**TASK BRIEF**.
Please output the data below exactly as given, starting at its first line and stopping after the line that contains "logic make-up (layout".

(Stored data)
⁂

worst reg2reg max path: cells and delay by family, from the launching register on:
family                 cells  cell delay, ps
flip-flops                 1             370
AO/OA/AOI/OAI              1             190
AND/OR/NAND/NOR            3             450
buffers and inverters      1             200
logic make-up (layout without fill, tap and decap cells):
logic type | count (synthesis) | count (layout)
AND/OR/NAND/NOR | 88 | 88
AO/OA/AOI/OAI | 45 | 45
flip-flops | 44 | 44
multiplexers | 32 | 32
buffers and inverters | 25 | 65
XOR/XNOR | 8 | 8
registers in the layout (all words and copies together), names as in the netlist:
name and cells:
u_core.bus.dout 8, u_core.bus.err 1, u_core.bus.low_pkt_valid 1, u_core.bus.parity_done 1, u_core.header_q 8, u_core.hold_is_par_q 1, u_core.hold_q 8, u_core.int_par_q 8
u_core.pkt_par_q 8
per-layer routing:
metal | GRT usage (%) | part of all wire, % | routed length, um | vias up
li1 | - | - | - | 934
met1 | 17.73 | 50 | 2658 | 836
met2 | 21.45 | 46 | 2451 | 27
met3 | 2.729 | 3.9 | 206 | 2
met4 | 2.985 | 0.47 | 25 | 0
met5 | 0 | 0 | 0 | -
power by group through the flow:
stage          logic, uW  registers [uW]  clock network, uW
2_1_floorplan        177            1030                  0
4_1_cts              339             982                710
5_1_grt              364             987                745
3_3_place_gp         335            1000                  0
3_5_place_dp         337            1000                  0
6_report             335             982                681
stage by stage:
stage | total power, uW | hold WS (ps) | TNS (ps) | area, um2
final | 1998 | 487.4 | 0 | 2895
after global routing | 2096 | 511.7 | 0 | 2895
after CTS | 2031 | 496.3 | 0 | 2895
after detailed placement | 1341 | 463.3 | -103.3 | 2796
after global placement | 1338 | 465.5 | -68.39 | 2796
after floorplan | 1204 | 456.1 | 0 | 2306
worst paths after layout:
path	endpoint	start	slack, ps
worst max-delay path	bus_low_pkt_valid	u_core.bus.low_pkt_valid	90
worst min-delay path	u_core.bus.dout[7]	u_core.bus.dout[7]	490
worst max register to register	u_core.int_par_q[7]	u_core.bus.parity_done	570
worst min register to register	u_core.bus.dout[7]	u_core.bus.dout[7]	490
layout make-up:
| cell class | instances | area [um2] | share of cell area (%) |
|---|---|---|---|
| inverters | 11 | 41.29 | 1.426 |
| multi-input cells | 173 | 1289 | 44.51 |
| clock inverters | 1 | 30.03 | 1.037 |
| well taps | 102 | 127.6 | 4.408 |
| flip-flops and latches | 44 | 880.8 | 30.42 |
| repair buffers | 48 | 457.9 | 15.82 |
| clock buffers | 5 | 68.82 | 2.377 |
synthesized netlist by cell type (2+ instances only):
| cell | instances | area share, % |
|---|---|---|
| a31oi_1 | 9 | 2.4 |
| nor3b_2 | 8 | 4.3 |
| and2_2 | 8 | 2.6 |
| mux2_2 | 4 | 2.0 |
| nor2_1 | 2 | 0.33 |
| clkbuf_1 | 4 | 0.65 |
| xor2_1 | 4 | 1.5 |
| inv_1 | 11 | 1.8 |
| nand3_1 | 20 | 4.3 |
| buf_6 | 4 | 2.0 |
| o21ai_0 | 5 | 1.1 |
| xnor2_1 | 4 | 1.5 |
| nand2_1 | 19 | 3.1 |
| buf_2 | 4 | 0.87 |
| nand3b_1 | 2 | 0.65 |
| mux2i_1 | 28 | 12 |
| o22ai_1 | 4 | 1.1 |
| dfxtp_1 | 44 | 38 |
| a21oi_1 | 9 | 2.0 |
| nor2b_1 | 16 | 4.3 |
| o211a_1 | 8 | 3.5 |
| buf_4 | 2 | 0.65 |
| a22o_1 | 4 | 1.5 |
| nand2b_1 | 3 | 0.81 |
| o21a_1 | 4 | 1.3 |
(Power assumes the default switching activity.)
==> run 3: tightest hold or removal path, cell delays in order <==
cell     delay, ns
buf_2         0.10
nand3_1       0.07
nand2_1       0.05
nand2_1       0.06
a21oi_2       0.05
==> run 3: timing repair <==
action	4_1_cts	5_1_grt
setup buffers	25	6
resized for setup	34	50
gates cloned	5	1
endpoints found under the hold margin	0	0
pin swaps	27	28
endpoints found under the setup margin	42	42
**config.mk**
```make
export PLATFORM = sky130hd
export DESIGN_NAME = u_xmit_fifo
export DESIGN_NICKNAME = d
export VERILOG_FILES = /design/src/rtl/u_xmit_fifo.sv
export SDC_FILE = /design/constraint.sdc
export NUM_CORES = 1
export LEC_CHECK = 0
export ABC_AREA = 1
export ABC_CLOCK_PERIOD_IN_PS = 4300
export CAP_MARGIN = 10
export CORE_UTILIZATION = 65
export DETAILED_ROUTE_END_ITERATION = 6
export PLACE_DENSITY = 0.85
export SLEW_MARGIN = 20
export SYNTH_ARGS = -nofsm -noshare
export SYNTH_HDL_FRONTEND = slang
export SYNTH_SLANG_ARGS = --single-unit
```
**constraint.sdc**
```tcl
create_clock -name sys_clk -period 4.3 [get_ports sys_clk]
set_input_delay 0.43 -clock sys_clk [delete_from_list [all_inputs] [get_ports sys_clk]]
set_output_delay 0.43 -clock sys_clk [all_outputs]
set_load 0.02 [all_outputs]
```
**src/rtl/u_xmit_fifo.sv**
```systemverilog
// Transmit byte queue feeding the UART transmitter handshake (xmitH / xmit_doneH).
// Optional queue flush input enabled by defining TXQ_FLUSH_EN.
module u_xmit_fifo #(
  parameter int unsigned DEPTH        = 16,
  parameter int unsigned ADDR_W       = 4,
  parameter int unsigned BUSY_TIMEOUT = 4
) (
  input  logic              sys_clk,
  input  logic              sys_rst_l,
  input  logic [7:0]        wr_dataH,
  input  logic              wr_enH,
  output logic              fullH,
  output logic              emptyH,
  output logic [ADDR_W:0]   countH,
  output logic              xmitH,
  output logic [7:0]        xmit_dataH,
  input  logic              xmit_doneH,
  output logic              ovfH,
  output logic              toutH,
`ifdef TXQ_FLUSH_EN
  input  logic              flushH,
`endif
  input  logic              err_clrH
);

  localparam int unsigned TmoW = $clog2(BUSY_TIMEOUT + 1);
  localparam logic [TmoW-1:0] TmoLast = TmoW'(BUSY_TIMEOUT - 1);

  typedef enum logic [1:0] {StIdle, StLaunch, StWaitBusy, StWaitDone} state_e;

  state_e              state;
  logic [7:0]          mem [DEPTH];
  logic [ADDR_W-1:0]   wr_ptr;
  logic [ADDR_W-1:0]   rd_ptr;
  logic [ADDR_W:0]     count;
  logic [TmoW-1:0]     tmo_cnt;

  logic flush;
  logic pop;
  logic wr_acc;
  logic ovf_set;
  logic tout_set;

`ifdef TXQ_FLUSH_EN
  assign flush = flushH;
`else
  assign flush = 1'b0;
`endif

  assign fullH  = (count == (ADDR_W+1)'(DEPTH));
  assign emptyH = (count == '0);
  assign countH = count;
  assign xmitH  = (state == StLaunch);

  assign pop      = (state == StIdle) && !emptyH && xmit_doneH && !flush;
  // A same-cycle pop frees the slot, so a write to a full queue still lands.
  assign wr_acc   = wr_enH && !flush && (!fullH || pop);
  assign ovf_set  = wr_enH && !flush && fullH && !pop;
  assign tout_set = (state == StWaitBusy) && xmit_doneH && (tmo_cnt == TmoLast);

  always_ff @(posedge sys_clk) begin
    if (wr_acc) begin
      mem[wr_ptr] <= wr_dataH;
    end
  end

  always_ff @(posedge sys_clk) begin
    if (!sys_rst_l) begin
      wr_ptr     <= '0;
      rd_ptr     <= '0;
      count      <= '0;
      state      <= StIdle;
      xmit_dataH <= 8'h00;
      tmo_cnt    <= '0;
      ovfH       <= 1'b0;
      toutH      <= 1'b0;
    end else begin
      if (flush) begin
        wr_ptr <= '0;
        rd_ptr <= '0;
        count  <= '0;
      end else begin
        if (wr_acc) wr_ptr <= wr_ptr + 1'b1;
        if (pop)    rd_ptr <= rd_ptr + 1'b1;
        unique case ({wr_acc, pop})
          2'b10:   count <= count + 1'b1;
          2'b01:   count <= count - 1'b1;
          default: count <= count;
        endcase
      end

      unique case (state)
        StIdle: begin
          if (pop) begin
            xmit_dataH <= mem[rd_ptr];
            state      <= StLaunch;
          end
        end
        StLaunch: begin
          tmo_cnt <= '0;
          state   <= StWaitBusy;
        end
        StWaitBusy: begin
          if (!xmit_doneH) begin
            state <= StWaitDone;
          end else if (tmo_cnt == TmoLast) begin
            state <= StIdle;  // launch lost; byte is dropped, not retried
          end else begin
            tmo_cnt <= tmo_cnt + 1'b1;
          end
        end
        StWaitDone: begin
          if (xmit_doneH) state <= StIdle;
        end
        default: state <= StIdle;
      endcase

      if (ovf_set)       ovfH <= 1'b1;
      else if (err_clrH) ovfH <= 1'b0;

      if (tout_set)      toutH <= 1'b1;
      else if (err_clrH) toutH <= 1'b0;
    end
  end

endmodule
```
==> results by group <==
Yosys
  • Syn avg cell area: 9.79 µm²
  • Post-synthesis sequential area ratio: 62.8%
  • Fraction of registers with async set/reset: 0%
  • Main synth FF type: edfxtp_1
  • EDFF count, synth: 128
  • Synthesized net count: 745
  • Ys Warns: 0
  • Yosys cell types: 39
  • Number of synthesized register bits: 156
  • Mapped cell area: 7010 µm²
  • Post-Syn Instances: 716

Clock network
  • Clock-pin transition on the worst setup and hold timing paths: 0.06 ns
  • CTS H-tree depth: 4
  • Root buffer cell: clkbuf_8
  • Clock sinks: 156
  • Total CTS buffers: 17
  • TritonCTS clock tree: built
  • Setup bufs post-CTS: 0
  • Post-CTS sizing: 0
  • Worst-Skew Late Latency: 0.54 ns
  • CTS max path bufs: 2
  • Hold_buf cts: 0

STA
  • Hold Vio Cnt, Final: 0
  • Min Tclk post-route: 2.88 ns
  • RSZ-0062 raised after global routing: false
  • Setup_tns: 0 ns
  • Clk_skew: 0.0118 ns
  • Worst-margin pin slew: 1.01 ns
  • Max-Slew Margin vs Limit: 32.8%
  • Max Slew Vio Count: 0
  • Final setup viols: 0
  • Fmax achieved: 347 MHz
  • Period utilization: 67.1%

Outcome
  • Failing checks: DRC
  • Status: finished, violations left

Routing
  • Final ANT Viol Nets: 0
  • WL/cell: 17.9 µm
  • Drt first-iter violations: 494
  • DRC: 4
  • DR pass1 iterations: 7
  • Via density: 5.69
  • Vias: 5057
  • WL final: 15900 µm

Placement
  • HPWL after DPL: 10200 µm
  • Gpl congestion: 0.883
  • IO buf count: 30

Final layout
  • Filler instances: 668
  • Area grow syn2layout: 12.8%
  • Layout cell share with drive strength beyond 1: 6.91%
  • N_diodes: 0
  • Most frequent cells in the layout: 198 x nand2_1, 128 x edfxtp_1, 100 x nand3_1
  • Commonest non-fill, non-tap cell in the layout: nand2_1
  • Fin nets: 768

Setup path
  • Crit path capture type: register
  • Critical path peak fanout: 67
  • Critical Path RT: 4.73 ns
  • Crit path launch type: register
  • Worst EP arrival: 3.32 ns
  • Worst setup path category: reg2reg

Hold path
  • Hold Crit Class: reg2reg

Floorplanning
  • Rows: 37
  • Starting Density: 67.6%
  • Io pins: 31
  • Core area: 10400 µm²
  • Chip Height: 106 µm
  • Chip width: 106 µm
  • Die area: 11200 µm²

GRT
  • Largest net degree at the start of global routing: 68
  • Initial antenna violation count: 0
  • Total congestion overflow: 0
  • Vias in the first global route: 4982
  • First-pass GRT wire length: 25100 µm
  • All-Layer GR Usage: 30.6%

Power and ir drop
  • Design Power: 4.78 mW
  • PD cells: 605 nW/µm²
  • Worst IR drop on VDD: 452 µV
  • Leakage: 3.27 nW

Job
  • Max_cap viols: 0
[cells in the mapped netlist, types with 4 or more instances]
cell | count | area, µm²
o21ai_0 | 11 | 55.1
buf_2 | 13 | 65.1
o21ai_1 | 5 | 25.0
inv_1 | 97 | 364
clkbuf_1 | 4 | 15.0
edfxtp_1 | 128 | 3840
nand2_1 | 198 | 743
ha_1 | 15 | 188
a21oi_1 | 17 | 85.1
dfxtp_1 | 28 | 561
nor2_1 | 56 | 210
nand3_1 | 100 | 500
buf_4 | 8 | 60.1
[sequential cells by signal, summed over array words and instances (netlist names)]
register	count
rd_ptr	4
countH	5
tmo_cnt	3
xmit_dataH	8
state	2
ovfH	1
mem	128
toutH	1
wr_ptr	4
[cells by family (layout without fill, tap and decap cells)]
| kind of cell | count (synthesis) | count (layout) | synth area share, % |
|---|---|---|---|
| AND/OR/NAND/NOR | 369 | 369 | 22.5 |
| flip-flops | 156 | 156 | 62.8 |
| buffers and inverters | 132 | 168 | 8.03 |
| AO/OA/AOI/OAI | 40 | 40 | 3.27 |
| adder cells (fa/ha/maj) | 16 | 16 | 2.96 |
| XOR/XNOR | 3 | 3 | 0.375 |
[layer usage]
layer  track usage [%]  part of all wire (%)  vias to the layer above
li1                  -                     -                     2373
met1              38.5                    38                     2374
met2              51.7                    50                      259
met3              5.81                   8.9                       51
met4              13.5                   3.1                        0
met5                 0                     0                        -
[report_power, final]
group          leakage [nW]  total [mW]  switching (mW)  internal (mW)
Combinational          1.61        1.49           0.994          0.497
Sequential             1.39        1.85           0.113           1.74
Clock                 0.282        1.44           0.568          0.868
Total                  3.27        4.78            1.68           3.11
[worst max-delay path, stage by stage (launching register included)]
cell and delay [ns]:
dfxtp_2 0.31, buf_4 0.55, clkinv_2 0.93, nand2_1 0.27, nand2_1 0.10, nand2_1 0.08, nand3_1 0.11, nand3_1 0.19
nand3_1 0.09, nand2_1 0.07, inv_1 0.04
[cell type report]
class	instances	area [µm²]	area share, %
Sequential cell	156	4410	55.7
Multi-Input combinational cell	428	2040	25.8
Clock buffer	21	459	5.81
Inverter	104	398	5.03
Timing Repair Buffer	32	315	3.99
Tap cell	136	170	2.15
Clock inverter	11	116	1.47
[per-stage QoR]
step / cell area, µm² / hold WS (ns) / utilization [%] / std cells / worst slack, ns
6_report: 7910 / 0.474 / 76.3 / 888 / 1.42
4_1_cts: 7910 / 0.477 / 76.2 / 888 / 1.80
2_1_floorplan: 7010 / 0.443 / - / 716 / 2.15
5_1_grt: 7910 / 0.516 / 76.3 / 888 / 1.19
3_5_place_dp: 7330 / 0.469 / 70.7 / 856 / 1.61
3_3_place_gp: 7330 / 0.451 / 70.7 / 856 / 1.75
[path summary, 6_finish.rpt]
kind                                start       endpoint  slack [ns]  cells past startpoint
worst min-delay path                toutH          toutH        0.47                      2
worst max register to register  rd_ptr[0]  xmit_dataH[6]        1.42                     10
worst max-delay path            rd_ptr[0]  xmit_dataH[6]        1.42                     10
worst min register to register      toutH          toutH        0.47                      2
Note: power is estimated with default switching activity, not from simulation.
[src/rtl/pipes.sv]
// Shared pipeline types for the memory stage: access sizes, FSM states and
// the byte-strobe helper used when issuing stores.
package pipes;

  typedef enum logic [1:0] {
    MS_BYTE  = 2'd0,
    MS_HALF  = 2'd1,
    MS_WORD  = 2'd2,
    MS_DWORD = 2'd3
  } msize_t;

  typedef enum logic [1:0] {
    IDLE = 2'd0,
    REQ  = 2'd1,
    WAIT = 2'd2,
    HOLD = 2'd3
  } mem_state_t;

  localparam int MAX_BYTES = 8;

  // Strobe for the widest datapath; narrower callers keep the low XLEN/8 bits,
  // which is safe because aligned accesses never spill past the word.
  function automatic logic [MAX_BYTES-1:0] mem_strobe(input msize_t size,
                                                      input logic [2:0] off);
    logic [MAX_BYTES:0] ones;
    ones = (9'd1 << (4'd1 << size)) - 9'd1;
    return ones[MAX_BYTES-1:0] << off;
  endfunction

endpackage

[src/rtl/load_extend.sv]
// Load-data alignment: shift the addressed lane down, keep 8<<size bits and
// sign- or zero-extend to XLEN. Purely combinational.
module load_extend
  import pipes::*;
#(
  parameter int XLEN = 64
) (
  input  logic [XLEN-1:0]             rawData,
  input  logic [$clog2(XLEN/8)-1:0]   off,
  input  msize_t                      size,
  input  logic                        isUnsigned,
  output logic [XLEN-1:0]             result
);

  localparam int IDX_W = $clog2(XLEN);

  logic [XLEN-1:0]  shifted;
  logic [XLEN-1:0]  hiMask;
  logic [6:0]       widthBits;
  logic [IDX_W-1:0] topIdx;
  logic             signFill;

  // A full-width access shifts hiMask to zero, so no size needs a special case.
  always_comb begin
    shifted   = rawData >> {off, 3'b000};
    widthBits = 7'd8 << size;
    hiMask    = {XLEN{1'b1}} << widthBits;
    topIdx    = IDX_W'(widthBits - 7'd1);
    signFill  = ~isUnsigned & shifted[topIdx];
    result    = (shifted & ~hiMask) | (signFill ? hiMask : '0);
  end

endmodule

[src/rtl/mem_access_unit.sv]
// Memory stage between execute and writeback: issues aligned loads/stores with
// valid/ready on both sides, flags misaligned accesses, passes ALU results through.
module mem_access_unit
  import pipes::*;
#(
  parameter int XLEN  = 64,
  parameter int TAG_W = 32
) (
  input  logic               clk,
  input  logic               reset,
  input  logic               in_valid,
  output logic               in_ready,
  input  logic               in_is_load,
  input  logic               in_is_store,
  input  logic [1:0]         in_size,
  input  logic               in_unsigned,
  input  logic [XLEN-1:0]    in_addr,
  input  logic [XLEN-1:0]    in_wdata,
  input  logic [4:0]         in_dst,
  input  logic [TAG_W-1:0]   in_tag,
  input  logic               flush,
  output logic               req_valid,
  output logic [XLEN-1:0]    req_addr,
  output logic [2:0]         req_size,
  output logic [XLEN/8-1:0]  req_strobe,
  output logic [XLEN-1:0]    req_data,
  input  logic               resp_addr_ok,
  input  logic               resp_data_ok,
  input  logic [XLEN-1:0]    resp_data,
  output logic               out_valid,
  input  logic               out_ready,
  output logic [XLEN-1:0]    out_result,
  output logic [4:0]         out_dst,
  output logic [TAG_W-1:0]   out_tag,
  output logic               out_misalign
);

  localparam int OFF_W  = $clog2(XLEN/8);
  localparam int NBYTES = XLEN/8;

  mem_state_t state, stateNext, acceptTarget;
  logic killed, killedNext;
  logic accept, capture;
  logic inIsMem, inMisalign;
  logic [2:0] alignMask;
  logic [MAX_BYTES-1:0] fullStrobe;

  msize_t           rSize;
  logic [OFF_W-1:0] rOff;
  logic             rUnsigned;
  logic             rIsLoad;
  logic [XLEN-1:0]  loadValue;

  // Decode of the incoming instruction.
  always_comb begin
    inIsMem      = in_is_load | in_is_store;
    alignMask    = 3'((4'd1 << in_size) - 4'd1);
    inMisalign   = (in_size > 2'(OFF_W)) || (|(in_addr[2:0] & alignMask));
    fullStrobe   = mem_strobe(msize_t'(in_size), in_addr[2:0]);
    acceptTarget = (inIsMem && !inMisalign) ? REQ : HOLD;
  end

  // NOTE: state and datapath registers use non-blocking assignments so every
  // register samples pre-edge values regardless of block ordering.
  always_ff @(posedge clk or posedge reset) begin
    if (reset) begin
      state  <= IDLE;
      killed <= 1'b0;
    end else begin
      state  <= stateNext;
      killed <= killedNext;
    end
  end

  // Next-state logic. Once the bus has taken a request it cannot be recalled,
  // so a late flush only marks the entry killed and waits for the data phase.
  always_comb begin
    stateNext  = state;
    killedNext = killed;
    unique case (state)
      IDLE: if (accept) stateNext = acceptTarget;
      HOLD: begin
        if (flush)          stateNext = IDLE;
        else if (accept)    stateNext = acceptTarget;
        else if (out_ready) stateNext = IDLE;
      end
      REQ: begin
        if (resp_addr_ok) begin
          if (resp_data_ok) begin
            stateNext = flush ? IDLE : HOLD;
          end else begin
            stateNext  = WAIT;
            killedNext = flush;
          end
        end else if (flush) begin
          stateNext = IDLE;
        end
      end
      WAIT: begin
        if (resp_data_ok) begin
          stateNext  = (killed || flush) ? IDLE : HOLD;
          killedNext = 1'b0;
        end else if (flush) begin
          killedNext = 1'b1;
        end
      end
      default: stateNext = IDLE;
    endcase
  end

  // NOTE: each signal written here gets a default first so no latch is inferred.
  always_comb begin
    in_ready = 1'b0;
    unique case (state)
      IDLE:    in_ready = !reset;
      HOLD:    in_ready = !reset && out_ready;
      default: in_ready = 1'b0;
    endcase
    accept  = in_valid && in_ready && !flush;
    capture = resp_data_ok && !killed && !flush &&
              ((state == REQ && resp_addr_ok) || state == WAIT);
  end

  load_extend #(.XLEN(XLEN)) u_loadExtend (
    .rawData    (resp_data),
    .off        (rOff),
    .size       (rSize),
    .isUnsigned (rUnsigned),
    .result     (loadValue)
  );

  always_ff @(posedge clk or posedge reset) begin
    if (reset) begin
      rSize        <= MS_BYTE;
      rOff         <= '0;
      rUnsigned    <= 1'b0;
      rIsLoad      <= 1'b0;
      req_valid    <= 1'b0;
      req_addr     <= '0;
      req_size     <= '0;
      req_strobe   <= '0;
      req_data     <= '0;
      out_valid    <= 1'b0;
      out_result   <= '0;
      out_dst      <= '0;
      out_tag      <= '0;
      out_misalign <= 1'b0;
    end else begin
      req_valid <= (stateNext == REQ);
      out_valid <= (stateNext == HOLD);
      if (accept) begin
        rSize        <= msize_t'(in_size);
        rOff         <= in_addr[OFF_W-1:0];
        rUnsigned    <= in_unsigned;
        rIsLoad      <= in_is_load;
        out_dst      <= in_dst;
        out_tag      <= in_tag;
        out_misalign <= inIsMem && inMisalign;
        out_result   <= inIsMem ? '0 : in_addr;
        if (inIsMem && !inMisalign) begin
          req_addr   <= in_addr;
          req_size   <= {1'b0, in_size};
          req_strobe <= in_is_store ? fullStrobe[NBYTES-1:0] : '0;
          req_data   <= in_wdata << {in_addr[OFF_W-1:0], 3'b000};
        end
      end else if (capture) begin
        out_result <= rIsLoad ? loadValue : '0;
      end
    end
  end

endmodule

⁂

**EXERCISE SOLUTION**.
worst reg2reg max path: cells and delay by family, from the launching register on:
family                 cells  cell delay, ps
flip-flops                 1             370
AO/OA/AOI/OAI              1             190
AND/OR/NAND/NOR            3             450
buffers and inverters      1             200
logic make-up (layout without fill, tap and decap cells):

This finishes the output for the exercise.